Traditionally, the question of whether a non-compete is enforceable turns on one question: is it reasonable?

This should be a simple question—but unfortunately it is not. In many states, this question is fact-specific and turns on whether an employer in a specific instance can show that the non-compete is narrowly tailored to protect a legitimate business interest.

But what is a legitimate business interest? Some states say trade secrets and confidential information, while others also include an employer’s customer base. Because the answers to these questions vary by situation and state to state, it is essential that employers stay in tune with this ever-changing landscape.

Some states make answering these questions a bit easier by specifying instances where non-competes are impermissible.

In several states, a non-compete automatically goes beyond the sphere of reasonableness if an employee earns less than a certain annual income.

For example, Illinois amended its Freedom to Work Act to, as of Jan. 1, 2022, prohibit non-competes for employees earning $75,000 per year or less.
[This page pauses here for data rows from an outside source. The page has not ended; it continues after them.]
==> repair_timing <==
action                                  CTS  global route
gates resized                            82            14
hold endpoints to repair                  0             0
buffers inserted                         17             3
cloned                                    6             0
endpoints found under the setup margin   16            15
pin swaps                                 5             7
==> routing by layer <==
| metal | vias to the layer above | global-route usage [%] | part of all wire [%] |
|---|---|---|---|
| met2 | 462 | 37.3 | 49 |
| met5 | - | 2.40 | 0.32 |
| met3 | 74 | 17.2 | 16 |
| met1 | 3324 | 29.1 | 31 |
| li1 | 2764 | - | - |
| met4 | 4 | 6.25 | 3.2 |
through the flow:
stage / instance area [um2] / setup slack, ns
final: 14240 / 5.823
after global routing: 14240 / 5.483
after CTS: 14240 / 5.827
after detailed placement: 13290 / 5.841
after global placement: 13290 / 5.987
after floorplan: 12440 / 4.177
File: run.sh
#!/bin/bash
# OpenROAD 26Q1-2900-gdf79404cd8, Yosys 0.63+post, stock flow scripts
make -C /OpenROAD-flow-scripts/flow DESIGN_CONFIG=/design/flow/config.mk WORK_HOME=/design/flow/orfs finish
File: config.mk
export PLATFORM = sky130hd
export DESIGN_NAME = decade_counter
export DESIGN_NICKNAME = decade_counter
export VERILOG_FILES = /design/flow/design.v
export SDC_FILE = /design/flow/constraint.sdc
export NUM_CORES = 4
export LEC_CHECK = 1
export CORE_AREA = 10 10 70 70
export DIE_AREA = 0 0 80 80
==> design/flow/design.v <==
module Ram(
    input Clk, 
    input ReadSignal,
    input WriteSignal,
    input [31:0] DataIn,
    input [8:0] AddressIn,
    output reg [31:0] DataOut
);
reg [31:0] RamBlock [0:511];
always @(posedge Clk) begin
    if (WriteSignal==1)
        RamBlock[AddressIn] <= DataIn;
    else if (ReadSignal==1)
        DataOut <= RamBlock[AddressIn];
end
endmodule
==> design/flow/run.sh <==
#!/bin/bash
# OpenROAD 26Q1-2900-gdf79404cd8, Yosys 0.63+post, stock flow scripts
make -C /OpenROAD-flow-scripts/flow DESIGN_CONFIG=/design/flow/config.mk WORK_HOME=/design/flow/orfs finish
==> design/flow/config.mk <==
export PLATFORM = sky130hd
export DESIGN_NAME = Ram
export DESIGN_NICKNAME = Ram
export VERILOG_FILES = /design/flow/design.v
export SDC_FILE = /design/flow/constraint.sdc
export NUM_CORES = 4
export LEC_CHECK = 1
export CORE_UTILIZATION = 40
export SYNTH_MEMORY_MAX_BITS = 65536
==> design/flow/constraint.sdc <==
current_design Ram

set clk_period 115.4
set clk_io_pct 0.2

create_clock -name clk0 -period $clk_period [get_ports {Clk}]

set non_clock_inputs [all_inputs -no_clocks]
set_input_delay [expr $clk_period * $clk_io_pct] -clock clk0 $non_clock_inputs
set_output_delay [expr $clk_period * $clk_io_pct] -clock clk0 [all_outputs]
==> results.ini <==
[placed_design]
detail_placement_hpwl_mm=1280
place.detailed.instances=49100
place.port_buffers=75
gp_congestion=0.979

[global_route]
grt_use_total_pct=29.0
grt_remaining_overflow=0
wire_length_of_the_first_global_routing_pass_mm=2790
antenna_found_initial=243
maximum_number_of_pins_on_one_net_before_global_route_repair=149
grt_pass1_vias=339000

[synthesis]
synth_cell_count_leaders=edfxtp_1 (16,400), mux4_2 (3,287), mux2i_1 (1,724)
synth_area_leader_cell=edfxtp_1
netlist-cell-type-count=69
yosys.area.top_type_share_pct=79.0
netlist_area_um2=624000
synth-main-ff-cell=edfxtp_1
post_synth.cell_area_avg_um2=22.3
ys_cells=28000
synth_flop_count=16400
yosysMostFrequentCell=edfxtp_1
synth_seq_share_pct=79.0
ys_chip_area_um2=624000
postSynthCellCount=28000
synth-edff-count=16400
ys_top_cells_by_area=edfxtp_1 (79%), mux4_2 (12%), mux2i_1 (2.8%), a22oi_1 (0.93%), o22ai_1 (0.53%)
ys.warnings.count=1
synthArstFlopShare_pct=0

[worst_setup_path]
arrival_ns=31.73
startpoint_type=input port
worst_ep_required_time_ns=116.49
crit-reg2reg-launch=RamBlock[504][28]$_DFFE_PP_
critPathMaxFanout=80
critical_path_class=input port to register
crit-reg2reg-capture=DataOut[28]$_DFFE_PP_
worstRegToRegCells=9
worstSetupEndpointType=register
regToRegSetupSlack_ns=109.68

[floorplan]
top_level_ports=76
fp-row-count=458
initCoreUtil_pct=40.1
die_w_mm=1.25
area_of_the_core_um2=1560000
die_height_mm=1.25
chipArea_um2=1570000

[detailed_routing]
vias_per_std_cell=5.93
first_iter_violations=23900
drc=0
average_wire_length_per_cell_after_detail_routing_um=38.9
routed_via_count=315000
drtPass1Iterations=14
detail-route-antenna-nets=2
routed_wirelength_mm=2070

[final_timing]
timing.final.max_slew_violations=25
holdWs_ns=0.995
timing.final.crit_period_ns=30.63
finalHoldViolCount=0
setup_viol=0
grt_setup_unrepaired=false
final_min_period_over_clock_period_pct=26.5
setup_total_negative_slack_ns=0
clock.fmax_mhz=32.6
slew-limit-headroom_pct=-14.9
finalClockSkew_ns=0.180
worst_pin_slew_ns=1.71

[power_and_ir_drop]
peakVddDrop_mv=0.0171
power_density_nw_per_um2=17.2
leakage_nw=223

[clocking]
cts.root.buffer_cell=clkbuf_16
clock_insertion_delay_worst_skew_ns=1.44
deepest_level_of_the_cts_h_tree=7
numClockSinks=16400
ctsResizeCount=0
numCtsBuffers=1682
cts_hold_buffers=0
clk_transition_reported_paths_ns=0.06
cts_tree=yes
cts_setup_buffers=0
clock_tree.buffer_depth=6

[job]
log.warning_count=48
max_cap_viol_count=7

[worst_hold_path]
worstHoldStart=RamBlock[90][30]$_DFFE_PP_
worstHoldPathCells=5
hold_class=register to register
worstHoldEndpoint=DataOut[30]$_DFFE_PP_

[layout]
fin_cells=53100
postLayoutCoreUtil_pct=46.1
fraction_of_final_layout_cells_sized_beyond_drive_strength_1_pct=26.8
areaGrowthSynthToFinish_pct=14.9

[run_status]
run_status=complete, but fails checks
failing_checks=antenna violations, max-capacitance violations, max-slew violations

==> metrics by stage <==
stage                     worst slack, ns  power, mW  area (um^2)
after global routing                84.30       12.6       716000
after CTS                           84.80       12.4       714000
after detailed placement            83.38       7.27       663000
after floorplan                     88.10       6.96       624000
final                               84.77       12.3       717000
after global placement              82.99       7.26       663000
<file path="flow/design.v">
module MDR(
	input wire clk,			 
	input wire Clear,			 
	input wire[31:0] BusMuxOut, 
	input wire[31:0] MDataIn,
	input wire MDRead,
	input wire MDRIn,         
	output reg[31:0] Q
);
reg[31:0] InputD;
always @(posedge clk) begin 
InputD = MDRead ? MDataIn : BusMuxOut;
	if (Clear)
		Q <= 31'b0; 	 
	else if (MDRIn)
		Q <= InputD;
end
endmodule  
</file>
<file path="flow/run.sh">
#!/bin/bash
# OpenROAD 26Q1-2900-gdf79404cd8, Yosys 0.63+post, stock flow scripts
make -C /OpenROAD-flow-scripts/flow DESIGN_CONFIG=/design/flow/config.mk WORK_HOME=/design/flow/orfs finish
</file>
<file path="flow/config.mk">
export PLATFORM = sky130hd
export DESIGN_NAME = MDR
export DESIGN_NICKNAME = MDR
export VERILOG_FILES = /design/flow/design.v
export SDC_FILE = /design/flow/constraint.sdc
export NUM_CORES = 4
export LEC_CHECK = 1
export CORE_AREA = 10 10 110 110
export DIE_AREA = 0 0 120 120
</file>
<file path="flow/constraint.sdc">
current_design MDR

set clk_period 1.0
set clk_io_pct 0.2

create_clock -name clk0 -period $clk_period [get_ports {clk}]

set non_clock_inputs [all_inputs -no_clocks]
set_input_delay [expr $clk_period * $clk_io_pct] -clock clk0 $non_clock_inputs
set_output_delay [expr $clk_period * $clk_io_pct] -clock clk0 [all_outputs]
</file>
This amendment also imposed a $45,000 annual earnings minimum for customer and employee non-solicitation provisions.

Additionally, Illinois made it clear that continued at-will employment is simply inadequate consideration for a restrictive covenant agreement.

Colorado also redefined the permissible uses of non-competes with a law that became effective on Aug. 10, 2022.

This new law prohibits the use of non-competes for employees unless two criteria are met: the employee is “highly compensated” (which, as of January 1, 2024, is defined as earning $123,750 per year or more) and the non-compete is no broader than necessary to protect the employer’s trade secrets.

Colorado then goes a bit further than Illinois with respect to customer non-solicitation provisions—not only imposing an annual earning threshold, but also applying the same trade secret criteria to such provisions.

For some states, however, non-competition agreements are not reasonable or permissible for any employees, regardless of earnings.

The most well-known example is California, which has virtually banned all non-competes for over 150 years. Earlier this year, California passed two laws (SB 699 and AB 1076) that reinforced its position on both non-competition and non-solicitation agreements.

SB 699 makes clear that employers are prohibited from entering into or enforcing an agreement with an employee that includes a void non-competition or non-solicitation provision.

Moreover, unlike most states that have enacted new non-compete laws, California’s law applies retroactively. And, AB 1076 requires employers provide notice to current and former employees, to the extent they have signed employment agreements containing non-competition and/or non-solicitation provisions, that those provisions are void.

On top of that, SB 699 creates a private cause of action for employees to seek injunctive relief, actual damages, and attorneys’ fees as a result of an employer’s violation, and AB 1076 renders a violation an act of unfair competition resulting in a civil penalty.

On July 1, 2023, Minnesota joined California in the war against non-competes. Minnesota’s new law bans the use of non-competes for employees who primarily live and work in Minnesota and provides employees the right to seek recovery of reasonable attorneys’ fees incurred in enforcing their rights under this law.

Unlike California, however, Minnesota’s law is specific to “covenants not to compete” and does not impact customer non-solicitation provisions.

The state of New York also seemed to be heading down this same path when the legislature passed a non-compete ban in June 2023—but, the bill was ultimately vetoed by Governor Kathy Hochul in December 2023.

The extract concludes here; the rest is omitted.